Roger Sayer at the Derby Cathedral organ console
impresses MIKE WHEELER

 

The idea of Widor as subversive is a new one on me, but I did like Roger Sayer's suggestion, introducing his Derby Cathedral organ recital - Derby, UK, 21 August 2019 - that the Marche Pontificale from his Organ Symphony No 1 is 'slightly pompous and tongue-in-cheek'. Starting out with all reeds blazing, and the occasional suggestion of a sly grin, he created a big sound without lapsing into sonic overload. This was true, too, of the second section - another processional - of Saint-Saëns' Fantaisie No 1 in E flat. The scherzo-like opening saw him hopping deftly between manuals. (I only know that thanks to the CCTV projected onto the screen next to the console.)

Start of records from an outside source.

$ cat src/rtl/branch_pkg.sv
// Shared definitions for the branch resolve unit: condition codes and the
// 2-bit predictor counter encoding with its saturating step.
package branch_pkg;

    localparam logic [2:0] F3_BEQ  = 3'b000;
    localparam logic [2:0] F3_BNE  = 3'b001;
    localparam logic [2:0] F3_BLT  = 3'b100;
    localparam logic [2:0] F3_BGE  = 3'b101;
    localparam logic [2:0] F3_BLTU = 3'b110;
    localparam logic [2:0] F3_BGEU = 3'b111;

    typedef enum logic [1:0] {
        CNT_STRONG_NT = 2'b00,
        CNT_WEAK_NT   = 2'b01,
        CNT_WEAK_T    = 2'b10,
        CNT_STRONG_T  = 2'b11
    } bht_state_e;

    localparam bht_state_e BHT_RESET = CNT_WEAK_NT;

    // Saturating step toward taken or not-taken.
    function automatic bht_state_e bht_next(bht_state_e cur, logic taken);
        bht_state_e nxt;
        nxt = cur;
        unique case (cur)
            CNT_STRONG_NT: nxt = taken ? CNT_WEAK_NT  : CNT_STRONG_NT;
            CNT_WEAK_NT:   nxt = taken ? CNT_WEAK_T   : CNT_STRONG_NT;
            CNT_WEAK_T:    nxt = taken ? CNT_STRONG_T : CNT_WEAK_NT;
            CNT_STRONG_T:  nxt = taken ? CNT_STRONG_T : CNT_WEAK_T;
            default:       nxt = BHT_RESET;
        endcase
        return nxt;
    endfunction

endpackage

$ cat src/rtl/branch_history_table.sv
// Table of 2-bit saturating predictor counters with one combinational read
// port and one update port; reads return the value before a same-edge update.
module branch_history_table
    import branch_pkg::*;
#(
    parameter int DEPTH = 16,
    localparam int IDX_W = $clog2(DEPTH)
) (
    input  logic             clk,
    input  logic             reset,
    input  logic [IDX_W-1:0] rd_idx,
    output bht_state_e       rd_state,
    input  logic             upd_en,
    input  logic [IDX_W-1:0] upd_idx,
    input  logic             upd_taken
);

    bht_state_e counters_q [DEPTH];

    assign rd_state = counters_q[rd_idx];

    always_ff @(posedge clk or posedge reset) begin
        if (reset) begin
            for (int i = 0; i < DEPTH; i++) begin
                counters_q[i] <= BHT_RESET;
            end
        end else if (upd_en) begin
            counters_q[upd_idx] <= bht_next(counters_q[upd_idx], upd_taken);
        end
    end

endmodule

$ cat src/rtl/branch_resolve_unit.sv
// Resolves conditional branches behind a one-deep valid/ready output register,
// trains the history table and keeps branch/misprediction statistics.
module branch_resolve_unit
    import branch_pkg::*;
#(
    parameter int XLEN      = 64,
    parameter int BHT_DEPTH = 16,
    parameter int CNT_W     = 32
) (
    input  logic             clk,
    input  logic             reset,
    input  logic [XLEN-1:0]  lookup_pc,
    output logic             lookup_taken,
    input  logic             in_valid,
    output logic             in_ready,
    input  logic             branch,
    input  logic [2:0]       funct3,
    input  logic [XLEN-1:0]  a,
    input  logic [XLEN-1:0]  b,
    input  logic [XLEN-1:0]  pc,
    input  logic             pred_taken,
    output logic             out_valid,
    input  logic             out_ready,
    output logic             sel,
    output logic             mispredict,
    output logic             illegal,
    output logic [CNT_W-1:0] branch_count,
    output logic [CNT_W-1:0] mispredict_count
);

    localparam int IDX_W = $clog2(BHT_DEPTH);

    logic       accept;
    logic       cond_true;
    logic       legal;
    logic       sel_d;
    logic       illegal_d;
    logic       mispredict_d;
    logic       update;
    bht_state_e lookup_state;
    logic       unused_pc_bits;

    assign unused_pc_bits = ^{pc[XLEN-1:IDX_W+2], pc[1:0],
                              lookup_pc[XLEN-1:IDX_W+2], lookup_pc[1:0]};

    assign in_ready = !out_valid || out_ready;
    assign accept   = in_valid && in_ready;

    always_comb begin
        cond_true = 1'b0;
        legal     = 1'b1;
        unique case (funct3)
            F3_BEQ:  cond_true = (a == b);
            F3_BNE:  cond_true = (a != b);
            F3_BLT:  cond_true = ($signed(a) <  $signed(b));
            F3_BGE:  cond_true = ($signed(a) >= $signed(b));
            F3_BLTU: cond_true = (a <  b);
            F3_BGEU: cond_true = (a >= b);
            default: legal     = 1'b0;
        endcase
    end

    assign sel_d        = branch && legal && cond_true;
    assign illegal_d    = branch && !legal;
    assign mispredict_d = sel_d ^ pred_taken;
    assign update       = accept && branch && legal;

    branch_history_table #(
        .DEPTH (BHT_DEPTH)
    ) u_bht (
        .clk       (clk),
        .reset     (reset),
        .rd_idx    (lookup_pc[IDX_W+1:2]),
        .rd_state  (lookup_state),
        .upd_en    (update),
        .upd_idx   (pc[IDX_W+1:2]),
        .upd_taken (sel_d)
    );

    assign lookup_taken = lookup_state[1];

    // Results load only on acceptance, so they hold while the consumer stalls.
    always_ff @(posedge clk or posedge reset) begin
        if (reset) begin
            out_valid  <= 1'b0;
            sel        <= 1'b0;
            mispredict <= 1'b0;
            illegal    <= 1'b0;
        end else if (accept) begin
            out_valid  <= 1'b1;
            sel        <= sel_d;
            mispredict <= mispredict_d;
            illegal    <= illegal_d;
        end else if (out_ready) begin
            out_valid  <= 1'b0;
        end
    end

    always_ff @(posedge clk or posedge reset) begin
        if (reset) begin
            branch_count     <= '0;
            mispredict_count <= '0;
        end else if (update) begin
            branch_count <= branch_count + 1'b1;
            if (mispredict_d) begin
                mispredict_count <= mispredict_count + 1'b1;
            end
        end
    end

endmodule

$ cat config.mk
export PLATFORM = sky130hd
export DESIGN_NAME = branch_resolve_unit
export DESIGN_NICKNAME = d
export VERILOG_FILES = /design/src/rtl/branch_pkg.sv /design/src/rtl/branch_history_table.sv /design/src/rtl/branch_resolve_unit.sv
export SDC_FILE = /design/constraint.sdc
export NUM_CORES = 1
export LEC_CHECK = 0
export CAP_MARGIN = 20
export CORE_AREA = 2 2 131 133
export DETAILED_ROUTE_END_ITERATION = 10
export DIE_AREA = 0 0 133 135
export DONT_BUFFER_PORTS = 1
export SYNTH_ARGS = -nofsm -noshare
export SYNTH_HDL_FRONTEND = slang
export SYNTH_SLANG_ARGS = --single-unit
$ cat constraint.sdc
create_clock -name clk -period 3.9 [get_ports clk]
set_input_delay 0.195 -clock clk [delete_from_list [all_inputs] [get_ports clk]]
set_output_delay 0.195 -clock clk [all_outputs]
set_load 0.02 [all_outputs]
==> metrics.yaml <==
status: "complete, no violations"
setup_viol: 0
grt_max_degree: 68
clk_pin_slew_ns: 0.07
power_leakage_nw: 3.43
core-area_mm2: 0.0164
cts_tree: "yes"
yosysTopAreaCell: "dfrtp_1"
yosys-top-cells-count: "84 x dfrtp_1, 66 x ha_1, 66 x inv_1"
synth.top_cells.by_area: "dfrtp_1 32%, ha_1 13%, xnor2_1 7.1%"
startpoint_type: "primary input"
synth.distinct_cells: 44
antenna_found_initial: 1
path_max_fanout: 16
synth_top_area_share_pct: 32.2
slew_violations: 0
timing.final.crit_share_pct: 84.5
die-area_mm2: 0.0180
drive_gt1_share_pct: 15.0
ys.flop_type: "dfrtp_1"
area_growth_pct: 10.0
path_cells: "inv_1 -> ha_1 -> nand4_1 -> nor4_1 -> nand4_1 -> o31ai_1 -> o211ai_1 -> nor3b_1 -> nor3b_4 -> buf_4 -> o21ai_0 -> nand2_1 -> mux2_2"
vias_per_cell: 5.53
min_to: "illegal$_DFFE_PP0P_"
drt-initial-drc-count: 215
r2r_cells: 9
clk_latency_ns: 0.35
syn_area_mm2: 0.00654
regToRegStartpoint: "out_valid$_DFFE_PP0P_"
cpPeakStageDelay_ns: 0.58
rsz0062_at_grt: "false"
dpl-instance-area_mm2: 0.00683
r2r_end: "branch_count[30]$_DFFE_PP0P_"
vias: 4824
crit_arrival_ns: 3.57
layout_min_cycle_time_ns: 3.30
ant_nets: 0
cts_buffer_depth: 2
dr.pass1.iters: 4
crit_top_cell: "nand4_1"
worst_hold_path_type: "in -> reg"
fin_cells: 873
clock.fmax_ghz: 0.303
hp-start: "funct3[2]"
min_path_cells: 3
cp.depth: 13
cp_top_family: "simple AND/OR/NAND/NOR gates"
crit_path_end_kind: "flop"
r2r_setup_slack_ns: 0.89
synthArstFlopShare_pct: 100
path_class: "in -> reg"
grt.total_usage_pct: 17.3
syn-instance-count: 635
drc: 0
place_ws_ns: 0.200
ys_seq_area_share_pct: 38.6
rows: 47
avgRoutedWirePerCell_um: 17.4
finalWorstSetupSlack_ns: 0.604
die_x_um: 133
place_inst: 853
initial_core_util_pct: 39.8
ys_ff_latch: 100
h-tree-depth: 3
numPortBuffers: 0
grt_pass1_wl_mm: 25.0
hpwl_mm: 12.1
max_slew_margin_pct: 45.8
hold_violations: 0
numCtsBuffers: 9
nets: 978
root_buffer: "clkbuf_16"
critPathBufInv: 2
syn_avg_cell_area_um2: 10.3
wl_mm: 15.2
tightest_slew_ns: 0.813
maxCapViolCount: 0
grt_remaining_overflow: 0
ios: 335
powerDensity_mw_per_mm2: 373
ys_warn_count: 0
grt_pass1_vias: 5080
die_height_um: 135
cts_setup_buffers: 0
fin_skew_ns: 0.00943
yosysMostFrequentCell: "dfrtp_1"
syn_nets: 966
synth_edf_count: 0
vdd_drop_max_uv: 189
slowest_stage: "nor4_1"
worstPathRequired_ns: 4.18
fin_tns_setup_ns: 0
design_area_mm2: 0.00719
gp_congestion: 0.814
clock-sinks: 100
stage by stage:
step	hold WS, ns	power (mW)	util, %
floorplan	0.303	1.59	-
global placement	0.272	1.70	41.6
detailed placement	0.281	1.72	41.6
CTS	0.0577	2.71	43.8
global route	0.0637	2.83	43.8
finish	0.0661	2.68	43.8
timing repair:
item / CTS / global route
endpoints found under the hold margin: 68 / 0
resized for setup: 0 / 0
hold buffers: 3 / 0
worst max path at each step:
stage               start                                to  slack, ns
floorplan           b[41]   mispredict_count[7]$_DFFE_PP0P_       0.91
global placement    b[41]  mispredict_count[12]$_DFFE_PP0P_       0.34
detailed placement  b[41]  u_bht.counters_q[21]$_DFFE_PP0P_       0.20
CTS                 b[41]  u_bht.counters_q[21]$_DFFE_PP0P_       0.56
global route        b[41]  u_bht.counters_q[31]$_DFFE_PP0P_       0.28
finish              b[41]  u_bht.counters_q[21]$_DFFE_PP0P_       0.60
state kept, by name (all words and copies together), names as in the netlist:
register,count
branch_count,32
illegal,1
mispredict,1
mispredict_count,32
out_valid,1
sel,1
u_bht.counters_q,32
cell families after synthesis:
logic type	Yosys count	share of synthesized area, %
XOR/XNOR	63	8.73
adder cells (fa/ha/maj)	66	12.6
multiplexers	53	11.7
AO/OA/AOI/OAI	56	5.30
AND/OR/NAND/NOR	220	18.5
buffers and inverters	77	4.59
flip-flops	100	38.6
report_power, final:
part           internal [mW]  switching [mW]  total (mW)
clock network          0.573           0.408       0.981
logic                  0.195           0.212       0.406
registers               1.13           0.162        1.29
cell usage in the layout (no fill, tap or decap), types with 9 or more instances in the layout:
cell / synthesis / final
mux2_2: 37 / 37
and3_1: 29 / 29
buf_4: 2 / 9
a21oi_1: 24 / 24
dfstp_2: 16 / 16
dfrtp_1: 84 / 84
ha_1: 66 / 66
mux4_2: 15 / 15
xnor2_1: 53 / 53
nand4_1: 29 / 29
clkbuf_16: 0 / 9
o21ai_0: 10 / 10
nand3_1: 41 / 41
inv_1: 66 / 65
nor2_1: 24 / 24
xor2_1: 9 / 9
nand2_1: 46 / 46
layout make-up:
cell class / count / area [um^2]
clock buffer: 9 / 225
timing repair buffer: 12 / 97.6
inverter: 66 / 250
fill: 1505 / 9220
antenna: 1 / 2.50
clock inverter: 7 / 105
tap: 220 / 275
sequential: 100 / 2520
multi-input combinational: 458 / 3710
worst reg2reg max path, delay by kind of cell, from the launching register on:
| kind | cells | cell delay (ns) |
|---|---|---|
| XOR/XNOR | 1 | 0.15 |
| flip-flops | 1 | 0.49 |
| AND/OR/NAND/NOR | 8 | 2.25 |
layer usage:
metal / vias to the layer above / GRT usage [%] / part of all wire [%]
met3: 28 / 5.89 / 7.3
li1: 2296 / - / -
met5: - / 0 / 0
met1: 2344 / 19.9 / 40
met4: 0 / 5.68 / 2.3
met2: 156 / 30.5 / 50
Note: power is estimated with default switching activity, not from simulation.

Roger Sayer. Photo © 2017 Sim Canetty-Clarke
Roger Sayer. Photo © 2017 Sim Canetty-Clarke

John Ireland's Elegiac Romance is not as saccharine as the title might suggest. At least, it wasn't on this occasion, with the more active central section's climax verging on the ferocious. Sayer followed it by sending the Toccata from Dubois' 12 Pièces pour Orgue on its merry way, in appealingly clean colours.

We owe the survival of several improvisations by Tournemire to recordings, and some dogged transcription work by Maurice Duruflé. A short way into his Fantaisie-improvisation sur le 'Ave Maris Stella', the Cathedral organ developed a cypher, but Sayer did what any computer-user would do - he simply switched off and switched on again, which did the trick. The re-take quickly got airborne, first in a scherzo section echoing that of the Saint-Saëns' Fantaisie, then in the denser thickets of Tournemire's argument towards the end, to which Sayer was a lucid guide.

Vierne launches his Third Symphony with the grandest of grand gestures, to which Sayer rose with aplomb while also teasing out a certain level of sheer truculence from time to time. He had an engaging way with the rhythmic waywardness of the lyrical second movement's melodic lines, and brought a rather spooky touch to the phantasmagoric Intermezzo that followed. A thoughtful opening to the Adagio touched on moments of anxiety as Sayer steered towards the movement's serious heart. The finale is a typical Vierne toccata, with chromatic passages echoing those of the Intermezzo. Sayer's use of the swell pedal added the occasional frisson of menace, but it all came out fine in the triumphant ending.

Spare a thought, though, for Sayer's assistant, whose contribution to the evening, not just turning pages but hurtling from one side of the console to the other to manipulate stops, was almost as athletic as the organist's own.